A once-popular sociology journal (founded in 1877) with middlebrow academic pretensions; I found this issue in Henry Pordes' basement for only 3 quid. I bought it mainly for the cover, pictured below. But reading it on the bus back home made me quite glad I'd shelled out for it. I first noticed the ads. Even in the 60s, advertising editorial was a different world. The TLS assures prospective readers that its standards are high:
This does not—repeat not—mean that the Lit. Supp. will not on occasion censure a book, or even damn it, with all the critical fervour and talent at its command (which is considerable); but of this much you can be certain—it was well worth damning.
Meanwhile, Barclays Bank quotes Browning and uses language like 'the colour of dangers and alarums' and 'We cannot, alas, scatter these facilities with a fine, careless rapture'. How quaint! As for the articles, they just pile up, one after the other, about the bleak loneliness of modern life, some scientific, others emotional, with some charmingly trite poetry too ('I do not want to be consoled / because this grief is all I hold'), literary quotations, and cartoons without punchlines. The most interesting thing in the book is a piece by the Chicago journalist and scriptwriter Clancy Sigal about alienation among intellectuals.

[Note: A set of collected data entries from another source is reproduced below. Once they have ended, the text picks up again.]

Context: an optimization exercise on an open-source flow, tuned for small area. The choices shown serve that exercise and are no tape-out recipe.
Function was checked by simulation only, so behaviour that the tests miss may differ from the original.
Power is estimated from default activity; no workload was simulated.

## flow/run.sh

```bash
#!/bin/bash
# synth_recipe.tcl (not shown) runs the flow's synth.tcl, then flattens the netlist and writes it again
# the make line also repeats each setting of config.mk as NAME=value (left out here)
make -C /OpenROAD-flow-scripts/flow DESIGN_CONFIG=/design/flow/config.mk WORK_HOME=/design/flow/orfs CLKGATE_MAP_FILE= SYNTH_SCRIPT=/design/flow/synth_recipe.tcl finish
```

## flow/config.mk

```make
export PLATFORM = sky130hd
export DESIGN_NAME = mlse_eq_top
export DESIGN_NICKNAME = mlse_eq_top
export VERILOG_FILES = /design/flow/design.v
export SDC_FILE = /design/flow/constraint.sdc
export NUM_CORES = 4
export LEC_CHECK = 0
export ABC_AREA = 1
export CAP_MARGIN = 20
export CORE_AREA = 10 10 690 690
export DIE_AREA = 0 0 700 700
export SLEW_MARGIN = 20
```

## flow/constraint.sdc

```tcl
create_clock -name core_clock -period 3.3 [get_ports {i_clk}]
set_input_delay 0.6600 -clock core_clock [delete_from_list [all_inputs] [get_ports {i_clk}]]
set_output_delay 0.6600 -clock core_clock [all_outputs]
set_load 0.01 [all_outputs]
```
This design comes from an exercise in tuning for small area, a short achievable clock period and few clock cycles per item on the open sky130 flow, not from production work.
At most, simulation tests tie the RTL to the original design; equivalence was not proved.
Power is estimated from default activity; no workload was simulated.

## alu
module alu #(
    parameter INST_W = 4,
    parameter INT_W  = 6,
    parameter FRAC_W = 10,
    parameter DATA_W = INT_W + FRAC_W
)(
    input                      i_clk,
    input                      i_rst_n,
    input                      i_in_valid,
    output                     o_busy,
    input         [INST_W-1:0] i_inst,
    input  signed [DATA_W-1:0] i_data_a,
    input  signed [DATA_W-1:0] i_data_b,
    output                     o_out_valid,
    output        [DATA_W-1:0] o_data
);
integer i;
reg        ready_q;    
reg        v1;
reg [15:0] a1, b1;
reg [15:0] asel1;      
reg [7:0]  enc_one, enc_two, enc_neg;
reg [1:0]  icode;      
reg [1:0]  kind1;      
reg        sub1, rot1;                       
reg        op_as1, op_xor1, op_sh1, op_clz1;  
wire sp_c1 = (i_data_a[15:11] == 5'b00000);             
wire sp_c5 = !i_data_a[15] && !sp_c1;                   
wire sp_c2 = (i_data_a[15:10] == 6'b111111);            
wire sp_c3 = (i_data_a[15:10] == 6'b111110);            
wire sp_c4 = (i_data_a[15:10] == 6'b111101);            
wire [15:0] sp_k = sp_c1 ? 16'd10922 :
                   sp_c2 ? 16'd5461  :
                   sp_c3 ? 16'd3641  :
  ...
Size: roughly 520 flip-flops, about 57 I/O pins, about 28000 sq um of cells after synthesis.
==> flow/config.mk <==
export PLATFORM = sky130hd
export DESIGN_NAME = alu
export DESIGN_NICKNAME = alu
export VERILOG_FILES = /design/flow/design.v
export SDC_FILE = /design/flow/constraint.sdc
export NUM_CORES = 4
export LEC_CHECK = 0
export CAP_MARGIN = 20
export CORE_MARGIN = 2
export CORE_UTILIZATION = 40
export SLEW_MARGIN = 20
export TNS_END_PERCENT = 10
export BUFFER_PORTS_ARGS = -buffer_cell sky130_fd_sc_hd__buf_2
export CTS_ARGS = -sink_clustering_enable -repair_clock_nets -dont_use_dummy_load -sink_clustering_size 22 -sink_clustering_max_diameter 120
export SETUP_SLACK_MARGIN = 6.3
==> flow/constraint.sdc <==
create_clock -name core_clock -period 10.0 [get_ports {i_clk}]
set_input_delay 2.0000 -clock core_clock [delete_from_list [all_inputs] [get_ports {i_clk}]]
set_output_delay 2.0000 -clock core_clock [all_outputs]
set_load 0.01 [all_outputs]
standard.sh (not shown) runs the stock make flow with config.mk's settings and CLKGATE_MAP_FILE= SYNTH_SCRIPT=/design/flow/synth_recipe.tcl, a recipe that flattens the netlist after the stock synthesis.
==> flow/flow/run.sh <==
#!/bin/bash
cd "$(dirname "$0")/.."
cat >> config.mk <<'EOC'
export TNS_END_PERCENT = 10
export BUFFER_PORTS_ARGS = -buffer_cell sky130_fd_sc_hd__buf_2
export CTS_ARGS = -sink_clustering_enable -repair_clock_nets -dont_use_dummy_load -sink_clustering_size 22 -sink_clustering_max_diameter 120
EOC
cp config.mk config_cts.mk
echo "export SETUP_SLACK_MARGIN = 7" >> config.mk
bash standard.sh cts > standard_cts.log 2>&1
cp config_cts.mk config.mk
echo "export SETUP_SLACK_MARGIN = 6.3" >> config.mk
bash standard.sh finish > standard.log 2>&1
Change:
--- a/flow/design.v
+++ b/flow/design.v
@@ -11,15 +11,15 @@
     input         [INST_W-1:0] i_inst,
     input  signed [DATA_W-1:0] i_data_a,
     input  signed [DATA_W-1:0] i_data_b,
     output                     o_out_valid,
     output        [DATA_W-1:0] o_data
 );
 integer i;
-reg        ready_q;    
+reg        busy_q;
 reg        v1;
 reg [15:0] a1, b1;
 reg [15:0] asel1;      
 reg [7:0]  enc_one, enc_two, enc_neg;
 reg [1:0]  icode;      
 reg [1:0]  kind1;      
 reg        sub1, rot1;                       
@@ -31,72 +31,70 @@
 wire sp_c4 = (i_data_a[15:10] == 6'b111101);            
 wire [15:0] sp_k = sp_c1 ? 16'd10922 :
                    sp_c2 ? 16'd5461  :
                    sp_c3 ? 16'd3641  :
                    sp_c4 ? 16'd1820  :
                    sp_c5 ? 16'd16384 : 16'd0;
 wire        in_sp = (i_inst == 4'd4);
-wire [16:0] bx_in = {i_data_b, 1'b0};
-wire [16:0] bx_sp = {sp_k, 1'b0};
-wire        take = i_in_valid && ready_q;
-assign o_busy = !ready_q;
+wire [15:0] op_b = in_sp ? sp_k : i_data_b;
+wire [16:0] op_bx = {op_b, 1'b0};
+wire        take = i_in_valid && !busy_q;
+assign o_busy = busy_q;
 always @(posedge i_clk or negedge i_rst_n) begin
     if (!i_rst_n) begin
-        ready_q <= 1'b0;
+        busy_q <= 1'b1;
         v1     <= 1'b0;
     end else begin
-        ready_q <= 1'b1;
+        busy_q <= 1'b0;
         v1     <= take;
     end
 end
 always @(posedge i_clk) begin
     a1    <= i_data_a;
-    b1    <= i_data_b;
+    b1    <= op_b;
     for (i = 0; i < 16; i = i + 1)
         asel1[i] <= take && (i_inst == 4'd3) && (i_data_a[3:0] == i);
     kind1   <= (i_inst == 4'd3) ? 2'd1 : (i_inst == 4'd2) ? 2'd2 : in_sp ? 2'd3 : 2'd0;
     sub1    <= (i_inst == 4'd1);
     rot1    <= (i_inst == 4'd7);
     op_as1  <= (i_inst == 4'd0) || (i_inst == 4'd1);
     op_xor1 <= (i_inst == 4'd5);
     op_sh1  <= (i_inst == 4'd6) || (i_inst == 4'd7);
     op_clz1 <= (i_inst == 4'd8);
     icode <= !in_sp ? 2'd0 : (sp_c1 || sp_c2) ? 2'd1 : sp_c3 ? 2'd2 : sp_c4 ? 2'd3 : 2'd0;
     for (i = 0; i < 8; i = i + 1) begin
-        enc_one[i] <= in_sp ? (bx_sp[2*i+1] ^ bx_sp[2*i]) : (bx_in[2*i+1] ^ bx_in[2*i]);
-        enc_two[i] <= in_sp ? ((bx_sp[2*i+2] & ~bx_sp[2*i+1] & ~bx_sp[2*i]) | (~bx_sp[2*i+2] & bx_sp[2*i+1] & bx_sp[2*i]))
-                            : ((bx_in[2*i+2] & ~bx_in[2*i+1] & ~bx_in[2*i]) | (~bx_in[2*i+2] & bx_in[2*i+1] & bx_in[2*i]));
-        enc_neg[i] <= in_sp ? bx_sp[2*i+2] : bx_in[2*i+2];
+        enc_one[i] <= op_bx[2*i+1] ^ op_bx[2*i];
+        enc_two[i] <= (op_bx[2*i+2] & ~op_bx[2*i+1] & ~op_bx[2*i]) | (~op_bx[2*i+2] & op_bx[2*i+1] & op_bx[2*i]);
+        enc_neg[i] <= op_bx[2*i+2];
     end
 end
 reg        v2;
 reg [1:0]  kind2;      
 reg [15:0] x2;         
 reg [23:0] m0, m1;     
 reg        mc;         
-reg [3:0]  idx2;       
-reg        acc2;       
-reg [9:0]  hi_pre2;    
+reg [15:0] asel2;
+reg [9:0]  hi_rd2;     
 reg        ac2;        
+reg [5:0]  bh2;        
 reg [9:0]  acc_lo [0:15];
 reg [9:0]  acc_hi [0:15];
 reg [15:0] accw;
 reg [9:0]  lo_cur, hi_arr;
 always @(*) begin
     lo_cur = 10'd0;
     hi_arr = 10'd0;
     for (i = 0; i < 16; i = i + 1) begin
         lo_cur = lo_cur | ({10{asel1[i] & accw[i]}} & acc_lo[i]);
         hi_arr = hi_arr | ({10{asel1[i] & accw[i]}} & acc_hi[i]);
     end
 end
-wire       hi_fwd = acc2 && asel1[idx2];
+wire       hi_fwd = |(asel1 & asel2);
 wire [9:0] hi_sum;
 wire [9:0] hi_cur = hi_fwd ? hi_sum : hi_arr;
-wire [9:0] hi_pre = hi_cur + {{4{b1[15]}}, b1[15:10]};
 wire [10:0] lo_sum = {1'b0, lo_cur} + {1'b0, b1[9:0]};
 always @(posedge i_clk) begin
     for (i = 0; i < 16; i = i + 1)
         if (asel1[i]) acc_lo[i] <= lo_sum[9:0];
 end
 always @(posedge i_clk or negedge i_rst_n) begin
     if (!i_rst_n) accw <= 16'd0;
@@ -558,25 +556,25 @@
 end
 always @(posedge i_clk) begin
     kind2 <= kind1;
     x2    <= is_acc ? {6'd0, lo_sum[9:0]} : simple;
     m0    <= mr0[31:8];
     m1    <= mr1[31:8];
     mc    <= mlow[8];
-    idx2  <= a1[3:0];
-    acc2  <= |asel1;
-    hi_pre2 <= hi_pre;
+    asel2 <= asel1;
+    hi_rd2 <= hi_cur;
     ac2   <= lo_sum[10];
+    bh2   <= b1[15:10];
 end
 reg        vo;
 reg [15:0] out_q;
-assign hi_sum = hi_pre2 + {9'd0, ac2};
+assign hi_sum = hi_rd2 + {{4{bh2[5]}}, bh2} + {9'd0, ac2};
 always @(posedge i_clk) begin
     for (i = 0; i < 16; i = i + 1)
-        if (acc2 && idx2 == i) acc_hi[i] <= hi_sum;
+        if (asel2[i]) acc_hi[i] <= hi_sum;
 end
 wire [23:0] t = m0 + m1 + {23'd0, mc};
 wire [15:0] mul_r = (t[23:17] == 7'h00 || t[23:17] == 7'h7f) ? t[17:2] :
                     t[23] ? 16'h8000 : 16'h7fff;
 wire [15:0] acc_r = (hi_sum[9:5] == 5'h00 || hi_sum[9:5] == 5'h1f) ? {hi_sum[5:0], x2[9:0]} :
                     hi_sum[9] ? 16'h8000 : 16'h7fff;
 always @(posedge i_clk or negedge i_rst_n) begin
=> The changed run finished with timing, DRC and antenna clean. Synthesized area is higher by 0.87%. Die area is higher by 0.85%. Final cell count is lower by 1.8%. First-iteration DRC count is lower by 22%. Synthesized cell count is lower by 1.4%. Wire length is lower by 1.7%. Critical path depth is lower by 5.
No run of this note included a check of the RTL's function; only the layout flow was run.

* * *

== middle ==
Another version of the RTL of alu (not shown whole).
Size in the first run: about 2400 cells after synthesis, ~530 flip-flops, ~57 I/O pins, ~28000 sq um of cells after synthesis.
export LEC_CHECK = 0
export CAP_MARGIN = 20
export CORE_MARGIN = 2
export CORE_UTILIZATION = 40
export SLEW_MARGIN = 20
export TNS_END_PERCENT = 10
export BUFFER_PORTS_ARGS = -buffer_cell sky130_fd_sc_hd__buf_2
export CTS_ARGS = -sink_clustering_enable -repair_clock_nets -dont_use_dummy_load -sink_clustering_size 22 -sink_clustering_max_diameter 120
export SETUP_SLACK_MARGIN = 6.2
create_clock -name core_clock -period 10.0 [get_ports {i_clk}]
==> flow/flow/run.sh <==
#!/bin/bash
cd "$(dirname "$0")/.."
cat >> config.mk <<'EOC'
export TNS_END_PERCENT = 10
export BUFFER_PORTS_ARGS = -buffer_cell sky130_fd_sc_hd__buf_2
export CTS_ARGS = -sink_clustering_enable -repair_clock_nets -dont_use_dummy_load -sink_clustering_size 22 -sink_clustering_max_diameter 120
EOC
cp config.mk config_cts.mk
echo "export SETUP_SLACK_MARGIN = 6.55" >> config.mk
bash standard.sh cts > standard_cts.log 2>&1
cp config_cts.mk config.mk
echo "export SETUP_SLACK_MARGIN = 6.2" >> config.mk
bash standard.sh finish > standard.log 2>&1
[inputs] west vs middle
-- flow/design.v --
<<< middle, line 16
);
integer i;
reg        ready_q;    
reg        v1;
reg [3:0]  inst1;
>>> west, line 16
);
integer i;
reg        busy_q;
reg        v1;
reg [3:0]  inst1;
<<< middle, line 34
                   sp_c5 ? 16'd16384 : 16'd0;
wire        in_sp = (i_inst == 4'd4);
wire [16:0] bx_in = {i_data_b, 1'b0};
wire [16:0] bx_sp = {sp_k, 1'b0};
wire        take = i_in_valid && ready_q;
assign o_busy = !ready_q;
always @(posedge i_clk or negedge i_rst_n) begin
    if (!i_rst_n) begin
        ready_q <= 1'b0;
        v1     <= 1'b0;
    end else begin
        ready_q <= 1'b1;
        v1     <= take;
    end
>>> west, line 34
                   sp_c5 ? 16'd16384 : 16'd0;
wire        in_sp = (i_inst == 4'd4);
wire [15:0] op_b = in_sp ? sp_k : i_data_b;
wire [16:0] op_bx = {op_b, 1'b0};
wire        take = i_in_valid && !busy_q;
assign o_busy = busy_q;
always @(posedge i_clk or negedge i_rst_n) begin
    if (!i_rst_n) begin
        busy_q <= 1'b1;
        v1     <= 1'b0;
    end else begin
        busy_q <= 1'b0;
        v1     <= take;
    end
<<< middle, line 50
    inst1 <= i_inst;
    a1    <= i_data_a;
    b1    <= i_data_b;
    for (i = 0; i < 16; i = i + 1)
        asel1[i] <= take && (i_inst == 4'd3) && (i_data_a[3:0] == i);
    icode <= !in_sp ? 2'd0 : (sp_c1 || sp_c2) ? 2'd1 : sp_c3 ? 2'd2 : sp_c4 ? 2'd3 : 2'd0;
    for (i = 0; i < 8; i = i + 1) begin
        enc_one[i] <= in_sp ? (bx_sp[2*i+1] ^ bx_sp[2*i]) : (bx_in[2*i+1] ^ bx_in[2*i]);
        enc_two[i] <= in_sp ? ((bx_sp[2*i+2] & ~bx_sp[2*i+1] & ~bx_sp[2*i]) | (~bx_sp[2*i+2] & bx_sp[2*i+1] & bx_sp[2*i]))
                            : ((bx_in[2*i+2] & ~bx_in[2*i+1] & ~bx_in[2*i]) | (~bx_in[2*i+2] & bx_in[2*i+1] & bx_in[2*i]));
        enc_neg[i] <= in_sp ? bx_sp[2*i+2] : bx_in[2*i+2];
    end
end
>>> west, line 50
    inst1 <= i_inst;
    a1    <= i_data_a;
    b1    <= op_b;
    for (i = 0; i < 16; i = i + 1)
        asel1[i] <= take && (i_inst == 4'd3) && (i_data_a[3:0] == i);
    icode <= !in_sp ? 2'd0 : (sp_c1 || sp_c2) ? 2'd1 : sp_c3 ? 2'd2 : sp_c4 ? 2'd3 : 2'd0;
    for (i = 0; i < 8; i = i + 1) begin
        enc_one[i] <= op_bx[2*i+1] ^ op_bx[2*i];
        enc_two[i] <= (op_bx[2*i+2] & ~op_bx[2*i+1] & ~op_bx[2*i]) | (~op_bx[2*i+2] & op_bx[2*i+1] & op_bx[2*i]);
        enc_neg[i] <= op_bx[2*i+2];
    end
end
==> summary.txt <==
Delta (west minus middle): share of the clock period used by the worst path moved down; worst supply voltage drop on vdd moved down. On met3 routing resource usage after global routing: between middle and west, it ends up lower for west. Going from middle to west, overall die height shrinks by about 0.5%. Looking at post-route worst setup slack, west sits 23 ps above middle. Minimum clock period after layout in west is 23 ps lower than in middle. Comparing middle and west, the lower synthesized area is on west. Diff middle and west: mux cell area share after synthesis higher in west. In west, first-pass iteration count of the detailed router is higher than in middle. When west is set beside middle, its switching power turns out to be 0.00012 W larger. Compared west against middle; post-detailed-routing wire length within noise. west vs middle: fill cell instance count of the final layout down.
Testbench counts of west, summed over its fixed seeds: cycles 3,224, items 3,200.
No functional check of the RTL was part of middle.

-- separate check: timing with driven ports --
Ports are ideal in the flow. The routed layouts listed here were re-timed in OpenROAD.
Step 1 (the two cells are an assumption about what drives the block):
set clk [get_ports {i_clk}]
set_driving_cell -lib_cell sky130_fd_sc_hd__clkbuf_16 $clk
set_driving_cell -lib_cell sky130_fd_sc_hd__buf_2 [delete_from_list [all_inputs] $clk]
Step 2 moves the port delays by t, midway between the first and last clock arrival at a register: inputs arrive t later, outputs are due t later. That takes back most of the time a late clock gives input paths.
Slacks: ideal / step 1 / step 2; pairs: ideal / step 1.
run	shift t [ns]	slack for setup (ns)	worst setup path at the end
the first run of note 1	0.647	6.396 / 6.396 / 6.232	input to register
the second run of note 1	0.654	6.560 / 6.560 / 6.016	input to register
middle	0.637	6.435 / 6.435 / 6.248	input to register
west	0.654	6.459 / 6.459 / 5.883	input to register
After both steps setup and hold are still met in every run listed. The setup slack of west, which loses most, moves by 0.000 ns with the drivers and by -0.576 ns with both steps.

Sigal's primary argument is that sensitive intellectual types, for whom he expresses the clearest contempt, shy away from human warmth and emotional interaction: 'He reacts with violence and repugnance, customarily in the form of amused indifference, to anybody who attempts in any but the most meaninglessly general terms to touch upon this nerve.' Sigal then lists possible reactions to personal vulnerability: "What's he on about? Looking for sympathy?" and so forth. The 'American response', as he terms it, is to seek generalised explanation for the individual's lament. He damns these reactions because in his view, intellectuals are the ones responsible for analysing the ills of themselves and of society as a whole; the intellectual is the 'doctor' to society, who is 'to help supply the general population — Them — with the mental arithmetic for mounting life-saving counter-attacks against the beast, the fog, the whatever-it-is that surrounds, envelops, and breaks us'. Sigal goes on to speak in rhetorical terms of what Joyce called the 'paralysis' of the civilised world, and particularly of those who count themselves radical: careerism, specialization, 'survivormanship', even the adoption of the language 'of the oppressors'. This, remember, is 1964, before the riots, but just after the Beats and their countercultural ilk, and in the wake of Leavis' critique of the situation in the academic humanities, which were moving, as they are today, towards intellectual ossification, directionless and underfunded in favour of the sciences. C. P. Snow (whom Leavis attacked without mercy) had famously decried the 'Two Cultures' in 1959: 'Once or twice I have been provoked and have asked the company how many of them could describe the Second Law of Thermodynamics. The response was cold: it was also negative.' All, it seems, were complaining of 'coldness'.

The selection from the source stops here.